= Entries provided =
↓
<file path="config.mk">
export PLATFORM = sky130hd
export DESIGN_NAME = imm_gen_pipe
export DESIGN_NICKNAME = d
export VERILOG_FILES = /design/src/rtl/imm_gen_pipe_pkg.sv /design/src/rtl/imm_decode.sv /design/src/rtl/imm_gen_pipe.sv
export SDC_FILE = /design/constraint.sdc
export NUM_CORES = 1
export LEC_CHECK = 0
export ABC_CLOCK_PERIOD_IN_PS = 3100
export CAP_MARGIN = 20
export CORE_AREA = 2 2 106 184
export CTS_CLUSTER_SIZE = 24
export DETAILED_ROUTE_END_ITERATION = 8
export DIE_AREA = 0 0 108 186
export PLACE_DENSITY_LB_ADDON = 0.3
export SLEW_MARGIN = 30
export SYNTH_ARGS = -nofsm -noshare
export SYNTH_HDL_FRONTEND = slang
export SYNTH_SLANG_ARGS = --single-unit
</file>
<file path="constraint.sdc">
create_clock -name clk -period 3.1 [get_ports clk]
set_clock_uncertainty 0.15 [all_clocks]
set_input_delay 0.31 -clock clk [delete_from_list [all_inputs] [get_ports clk]]
set_output_delay 0.31 -clock clk [all_outputs]
set_load 0.01 [all_outputs]
</file>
↑
= Exercise aim =
The output must reproduce the whole listing without a single change.

= Exercise output =
<file path="config.mk">
export PLATFORM = sky130hd
export DESIGN_NAME = imm_gen_pipe
export DESIGN_NICKNAME = d
export VERILOG_FILES = /design/src/rtl/imm_gen_pipe_pkg.sv /design/src/rtl/imm_decode.sv /design/src/rtl/imm_gen_pipe.sv
export SDC_FILE = /design/constraint.sdc
export NUM_CORES = 1
export LEC_CHECK = 0
export ABC_CLOCK_PERIOD_IN_PS = 3100
export CAP_MARGIN = 20
export CORE_AREA = 2 2 106 184
export CTS_CLUSTER_SIZE = 24
export DETAILED_ROUTE_END_ITERATION = 8
export DIE_AREA = 0 0 108 186
export PLACE_DENSITY_LB_ADDON = 0.3
export SLEW_MARGIN = 30
export SYNTH_ARGS = -nofsm -noshare
export SYNTH_HDL_FRONTEND = slang
export SYNTH_SLANG_ARGS = --single-unit
</file>
<file path="constraint.sdc">
create_clock -name clk -period 3.1 [get_ports clk]
set_clock_uncertainty 0.15 [all_clocks]
set_input_delay 0.31 -clock clk [delete_from_list [all_inputs] [get_ports clk]]
set_output_delay 0.31 -clock clk [all_outputs]
set_load 0.01 [all_outputs]
</file>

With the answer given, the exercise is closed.